When users deposit USDC to trade perpetuals on Hyperliquid, that USDC sits as collateral against open positions. With roughly $5 billion of USDC currently on the platform, those reserves earn a meaningful amount of yield (3.5-4% at current rates), and a share of that yield (90%) flows to the AF, where it is converted into HYPE buybacks via the same mechanism described above.

USDH, a stablecoin issued by Native Markets, was the original AQA deployer when the framework launched in September 2025. It never gained meaningful traction. By May 2026, USDH supply had stalled at around $100m while USDC on Hyperliquid had grown to over $5B. Coinbase has since taken over as the official AQA treasury deployer for USDC, with USDH being gradually wound down.

At current rates, the AQA layer contributes approximately $140m-160m per year to the buyback. This revenue line is dependent on interest rates and the outstanding USDC supply on Hyperliquid, both of which we model in detail later. 

A last mechanism that affects the supply side is staking tiers. Users that stake HYPE on the platform can earn discounts on fees depending on the amount staked, ranging from 5% at the lowest tier to 40% at the highest. 
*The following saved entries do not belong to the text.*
## ./design.v

```verilog
`timescale 1ns / 1ps
module qthree(input [3:0]a,[1:0] b,[2:0] select, output reg [4:0] out);
parameter S0=3'b000;
parameter S1=3'b001;
parameter S2=3'b010;
parameter S3=3'b011;
parameter S4=3'b100;
parameter S5=3'b101;
parameter S6=3'b110; 
parameter S7=3'b111; 
always @ (a or b or select)
        begin
    case(select)
S0: if(select==3'b000)
    begin 
    out=a|b; 
    end 
S1: if(select==3'b001)
    begin 
    out=a+b; 
    end 
S2: if(select==3'b010)
    begin 
    out=a-b; 
    end 
S3: if(select==3'b011)
    begin
    out=a/b;
    end 
S4: if(select==3'b100) 
    begin 
    out=a % b; 
    end 
S5: if(select==3'b101) 
    begin 
    out= a<<1;
    end 
S6:if(select==3'b110) 
    begin 
    out=(a>=b); 
    end
S7:if(select==3'b111) 
    begin 
    out=(a&b); 
    end 
endcase
end
endmodule 
```

## ./run.sh

```bash
#!/bin/bash
# OpenROAD 26Q1-2900-gdf79404cd8, Yosys 0.63+post, stock flow scripts
make -C /OpenROAD-flow-scripts/flow DESIGN_CONFIG=/design/flow/config.mk WORK_HOME=/design/flow/orfs finish
```

## ./config.mk

```make
export PLATFORM = sky130hd
export DESIGN_NAME = qthree
export DESIGN_NICKNAME = qthree
export VERILOG_FILES = /design/flow/design.v
export SDC_FILE = /design/flow/constraint.sdc
export NUM_CORES = 4
export LEC_CHECK = 1
export CORE_AREA = 10 10 70 70
export DIE_AREA = 0 0 80 80
export SYNTH_HDL_FRONTEND = slang
```

## ./constraint.sdc

```tcl
current_design qthree

set clk_period 3.9
set clk_io_pct 0.2

create_clock -name clk0 -period $clk_period

set non_clock_inputs [all_inputs -no_clocks]
set_input_delay [expr $clk_period * $clk_io_pct] -clock clk0 $non_clock_inputs
set_output_delay [expr $clk_period * $clk_io_pct] -clock clk0 [all_outputs]
```

==> results_slide.txt <==
Key Metrics from the Run

Status
  • Violated checks: setup timing
  • Status: complete, but fails checks

Setup path
  • Critical-path top delay cell: fa_2
  • Setup CP Type: input pin to output port
  • Crit Path Max Fanout: 5
  • Crit path capture type: output port
  • Startpoint types: input pin
  • CP startpoint: b[0]
  • Delay of the slowest cell on the worst path: 0.37 ns
  • Worst Setup EP: out[2]
  • Worst EP arrival: 5.55 ns
  • Worst-path cell chain: buf_12 -> inv_8 -> ha_4 -> or2_4 -> fa_2 -> a31oi_4 -> mux2i_1 -> ha_1 -> o21a_1 -> nor2_4 -> nand2_4 -> mux2i_4 -> ha_4 -> a311o_1 -> nor3_2 -> nand2_2 -> mux2i_4 -> inv_1 -> fa_2 -> xor2_1 -> o32ai_2 -> dlxtp_1 -> buf_2
  • Required time worst endpoint: 3.12 ns

Routing
  • Per-cell routed wire length: 13.5 µm
  • Wire length on met2: 1320 µm
  • Post-Route M1 WL: 1390 µm
  • Via/cell ratio: 5.30
  • Post-Route WL: 2810 µm
  • Inserted Diodes: 0
  • Antenna-violating nets left: 0
  • First-iteration detailed-routing DRC count: 55
  • DR top layer: met4
  • Vias post-DR: 1,108
  • Metal3 WL: 91 µm
  • DRC: 0
  • First-pass DRT Iterations: 4

Die
  • DIE HEIGHT: 80 µm
  • Core ar.: 3420 µm²
  • Row cnt: 21
  • Init Core Util: 0.315
  • # IOs: 14
  • Die width: 80 µm
  • Die area: 6400 µm²

Power
  • Leakage: 0.577 nW
  • Pwr dens: 218 nW/µm²
  • Peak supply drop: 0.0814 mV

Flow run
  • MaxCap Viol Count: 0
  • OpenROAD warning count: 40

STA
  • Setup violations, final: 5
  • RSZ-0062 raised after global routing: yes
  • Setup TNS: -11.88 ns
  • Fmax: 0.158 GHz
  • Minimum clock period: 6.33 ns
  • Number of unconstrained endpoints: 5
  • Post-layout period usage: 1.62
  • Worst Tran Pin Value: 0.643 ns
  • Max Slew Vio Count: 0
  • Final hold violations: 0
  • Relative slew slack: 0.568
  • Count of unclocked register or latch pins: 5
  • Worst Slack Setup Final: -2.43 ns

Yosys
  • Mean Syn Cell Area: 7.23 µm²
  • Distinct lib cells: 44
  • Post-synth ARST share: 0
  • Mapped cell area: 1080 µm²
  • Yosys chip area: 1080 µm²
  • Cell area leaders: ha_1 (16%), fa_1 (7.4%), a21oi_1 (7.0%)
  • Synth warnings: 0
  • Top_reg_cell synth: dlxtp_1
  • Complex-gate fraction of the synthesized area: 0.301
  • Post-synthesis simple-gate area fraction: 0.218
  • Cell count after synthesis: 149
  • Synth area leader: ha_1
  • Number of cells in Yosys stat: 149
  • Xor and xnor area share after synthesis: 0.0325
  • Max-area cell share: 0.163
  • MUX share of area: 0.0650
  • Ys flops: 5
  • Top logic family: AND-OR/OR-AND gates
  • Adder-cell share of the synthesized area: 0.237
  • EDFF count, synth: 0

Place
  • Post-detail-place hpwl: 2320 µm
  • Port bufs: 14
  • Placer congestion estimate: 0.905
  • Pre-CTS WS: -3.84 ns

Layout
  • Fillcell total: 340
  • MI comb area: 1090 µm²
  • Sequential Area: 75.1 µm²
  • Share of post-route cells with drive strength above 1: 0.215
  • Synth-to-layout area growth: 31.1%
  • Max reg flops: 5

Clock network
  • Postcts setup bufs: 0
  • CTS Hold Buffers Added: 0

Global routing
  • Initial antenna violation count: 0
  • Vias in the first global route: 1,035
  • Total GRT Usage: 0.0893
  • Gr ovfl total: 0
  • Largest net degree at the start of global routing: 16
  • First-pass GRT wire length: 4840 µm
[cells in the mapped netlist, types with 4 or more instances]
| master | instances |
|---|---|
| inv_1 | 12 |
| nor3_1 | 6 |
| nor2_1 | 13 |
| ha_1 | 14 |
| o21ai_0 | 6 |
| a31oi_1 | 4 |
| mux2i_1 | 7 |
| clkbuf_1 | 5 |
| a21oi_1 | 15 |
| dlxtp_1 | 5 |
| fa_1 | 4 |
| nand2_1 | 12 |
[per-stage QoR]
stage / total power, mW / area, µm² / cells / util
after detailed placement: 0.264 / 1310 / 208 / 0.385
after global routing: 0.340 / 1410 / 209 / 0.414
after CTS: 0.287 / 1370 / 209 / 0.401
after global placement: 0.261 / 1310 / 208 / 0.385
after floorplan: 0.203 / 1150 / 154 / -
final: 0.308 / 1410 / 209 / 0.414
[worst max-delay path, delay by kind of cell]
kind | cells | cell delay (ns)
adders and majority gates | 5 | 1.37
AOI/OAI and AO/OA | 4 | 0.98
and+or+nand+nor | 5 | 0.82
muxes | 3 | 0.71
latches | 1 | 0.35
buffers and inverters | 4 | 0.33
xor gates and xnor gates | 1 | 0.19
[cell families (layout without fill, tap and decap cells)]
kind of cell	Yosys count	count (layout)
AND-OR/OR-AND	48	48
AND/OR/NAND/NOR	47	47
adder cells (fa/ha/maj)	18	18
buffers and inverters	18	27
multiplexers	7	7
latches	5	5
XOR/XNOR	4	4
other	2	7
hyperliquid primer table 2The mechanism creates natural alignment. The traders generating the most fees on the platform are the same traders with the most reason to stake the largest amounts of HYPE, which locks supply away from the tradable float. Stakers also earn ~2.1% APY in HYPE rewards on top of the fee discount. Unlike the AF burn, staked HYPE is recoverable (subject to a 7-day unstaking period), so this does not technically remove tokens from circulating supply, but the reduction in tradable float still amplifies price sensitivity to any incremental buying. 
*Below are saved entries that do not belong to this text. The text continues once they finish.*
File: /design/flow/design.v
`timescale 1ns/1ps
typedef enum logic [2:0]
{
   IDLE         = 3'b000
  ,DISPLAY      = 3'b001
  ,FRONT_PORCH  = 3'b010
  ,SYNC_PULSE   = 3'b011
  ,BACK_PORCH   = 3'b100
  ,XXX = 'x
} state;
module vga
#(
   parameter  FREQ  = 40_000_000
  ,parameter  X_HOR = 800
  ,parameter  X_HFP = 40
  ,parameter  X_HSP = 128
  ,parameter  X_HBP = 88
  ,parameter  X_VER = 600
  ,parameter  X_VFP = 1
  ,parameter  X_VSP = 4
  ,parameter  X_VBP = 23
  ,parameter  BB  = 5
  ,parameter  GB  = 6
  ,parameter  RB  = 5
)(
   input                  resetn
  ,input                  clock
  ,input                  valid
  ,output logic           frame
  ,output logic           ready
  ,input        [RB-1:0]  r_in
  ,input        [GB-1:0]  g_in
  ,input        [BB-1:0]  b_in
  ,output logic [RB-1:0]  r_out
  ,output logic [GB-1:0]  g_out
  ,output logic [BB-1:0]  b_out
  ,output logic           hs
  ,output logic           vs
);
localparam  HOR =     X_HOR;
localparam  HFP = HOR+X_HFP;
localparam  HSP = HFP+X_HSP;
localparam  HBP = HSP+X_HBP;
localparam  VER =     X_VER;
localparam  VFP = VER+X_VFP;
localparam  VSP = VFP+X_VSP;
localparam  VBP = VSP+X_VBP;
logic [15:0] h_cnt, h_cnt_next;
logic hs_next;
logic [15:0] v_cnt, v_cnt_next;
logic vs_next;
logic frame_next;
logic ready_next;
logic [RB-1:0] r_next;
logic [GB-1:0] g_next;
logic [BB-1:0] b_next;
state h_state, v_state;
state h_next_state, v_next_state;
always_ff @(posedge clock)
if (!resetn)  h_state <= IDLE;
else          h_state <= h_next_state;
always_comb begin
  h_next_state = XXX;
  case (h_state)
    IDLE        : if (frame)          h_next_state = DISPLAY;
                  else                h_next_state = IDLE;
    DISPLAY     : if (h_cnt == HOR-1) h_next_state = FRONT_PORCH;
                  else                h_next_state = DISPLAY;
    FRONT_PORCH : if (h_cnt == HFP-1) h_next_state = SYNC_PULSE;
                  else                h_next_state = FRONT_PORCH;
    SYNC_PULSE  : if (h_cnt == HSP-1) h_next_state = BACK_PORCH;
                  else                h_next_state = SYNC_PULSE;
    BACK_PORCH  : if (h_cnt == HBP-1) h_next_state = DISPLAY;
                  else                h_next_state = BACK_PORCH;
    default     :                     h_next_state = XXX;
  endcase
end
always_ff @(posedge clock)
if (!resetn)  v_state <= IDLE;
else          v_state <= v_next_state;
always_comb begin
  v_next_state = XXX;
  case (v_state)
    IDLE        : if (frame)                            v_next_state = DISPLAY;
                  else                                  v_next_state = IDLE;
    DISPLAY     : if (v_cnt == VER-1 && h_cnt == HBP-1) v_next_state = FRONT_PORCH;
                  else                                  v_next_state = DISPLAY;
    FRONT_PORCH : if (v_cnt == VFP-1 && h_cnt == HBP-1) v_next_state = SYNC_PULSE;
                  else                                  v_next_state = FRONT_PORCH;
    SYNC_PULSE  : if (v_cnt == VSP-1 && h_cnt == HBP-1) v_next_state = BACK_PORCH;
                  else                                  v_next_state = SYNC_PULSE;
    BACK_PORCH  : if (v_cnt == VBP-1 && h_cnt == HBP-1) v_next_state = DISPLAY;
                  else                                  v_next_state = BACK_PORCH;
    default     :                                       v_next_state = XXX;
  endcase
end
always_ff @(posedge clock)
if (!resetn)  begin
  h_cnt <= '0;
  hs    <= '1;
  {r_out, g_out, b_out} <= '0;
  ready <= '0;
end
else begin
  h_cnt <= h_cnt_next;
  hs    <= hs_next;
  {r_out, g_out, b_out} <= {r_next, g_next, b_next};
  ready <= ready_next;
end
always_comb begin
  h_cnt_next  = '0;
  hs_next     = '1;
  {r_next, g_next, b_next} = '0;
  ready_next  = '0;
  case (h_next_state)
    IDLE    : 
      begin
        h_cnt_next  = HBP-1;
        hs_next     = '1;
        ready_next  = '0;
      end
    DISPLAY :
      begin
        if (h_cnt == HBP-1) h_cnt_next = '0;
        else                h_cnt_next  = h_cnt + 1;
        if (v_next_state == DISPLAY)  ready_next = '1;
        else                          ready_next = '0;
        hs_next = '1;
        {r_next, g_next, b_next} = valid ? {r_in, g_in, b_in} : '0;
      end
    FRONT_PORCH :
      begin
        h_cnt_next  = h_cnt + 1'b1;
        ready_next  = '0;
        hs_next = '1;
        {r_next, g_next, b_next} = '0;
      end
    SYNC_PULSE  : 
      begin
        h_cnt_next  = h_cnt + 1'b1;
        ready_next  = '0;
        hs_next = '0;
        {r_next, g_next, b_next} = '0;
      end
    BACK_PORCH  :
      begin
        h_cnt_next  = h_cnt + 1'b1;
        ready_next  = '0;
        hs_next = '1;
        {r_next, g_next, b_next} = '0;
      end
    default : 
      begin
        h_cnt_next  = 'x;
        ready_next  = 'x;
        hs_next     = 'x;
        {r_next, g_next, b_next} = 'x;
      end
  endcase
end
always_ff @(posedge clock)
if (!resetn)  begin
  v_cnt <= '0;
  vs    <= '1;
  frame <= '0;
end
else begin
  v_cnt <= v_cnt_next;
  vs    <= vs_next;
  frame <= frame_next;
end
always_comb begin
  v_cnt_next  = '0;
  vs_next     = '1;
  frame_next  = '0;
  case (v_next_state)
    IDLE    : 
      begin
        v_cnt_next  = VBP-1;
        vs_next     = '1;
        frame_next  = '1;
      end
    DISPLAY :
      begin
        if (v_cnt == VBP-1 && h_cnt == HBP-1) v_cnt_next  = '0;
        else if (h_cnt == HBP-1)              v_cnt_next  = v_cnt + 1'b1;
        else                                  v_cnt_next  = v_cnt;
        vs_next     = '1;
        frame_next  = '0;
      end
    FRONT_PORCH :
      begin
        if (h_cnt == HBP-1) v_cnt_next  = v_cnt + 1'b1;
        else                v_cnt_next  = v_cnt;
        vs_next     = '1;
        frame_next  = '0;
      end
    SYNC_PULSE  : 
      begin
        if (h_cnt == HBP-1) v_cnt_next  = v_cnt + 1'b1;
        else                v_cnt_next  = v_cnt;
        vs_next     = '0;
        frame_next  = '0;
      end
    BACK_PORCH  :
      begin
        if (h_cnt == HBP-1) v_cnt_next  = v_cnt + 1'b1;
        else                v_cnt_next  = v_cnt;
        vs_next = '1;
        if (v_cnt == VBP-1 && h_cnt == HBP-2) frame_next  = '1;
        else                                  frame_next  = '0;
      end
    default : 
      begin
        v_cnt_next  = 'x;
        vs_next     = 'x;
        frame_next  = 'x;
      end
  endcase
end
endmodule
Acknowledging the other side of the supply story, the tokenomic structure is as follows:

Total Supply: 1,000,000,000 HYPE (1 billion, fixed)

Future Emissions and Community Rewards: 388.88m (38.8%)

Reserved for future community incentives

Initial Genesis Airdrop: 310m tokens (31%)

Fully unlocked

Current and Future Core Contributors: 238m tokens (23.8%)

Team allocation, 1-year cliff post-TGE, then vesting through 2027-2028, some beyond

Hyper Foundation Budget: 60m tokens (6%)

Fully unlocked

Community Grants: 3m tokens (0.3%)

Fully unlocked

HIP-2 (a marginal allocation tied to the HIP-2 spot AMM mechanism ): 120k tokens (0.012%)

Fully unlocked

Another rarity in the midst of the crypto-sphere is that there was absolutely zero allocation to VC, private investors, centralized exchanges or market makers. This is strong not only from a narrative perspective, but it meant the launch of the token was fair, rewarding early users of the platform and allowing for natural price discovery. This also matters analytically. With no VC, no private investors and no exchange listings to pay for, the only insider supply that can hit the market is the team allocation discussed below. 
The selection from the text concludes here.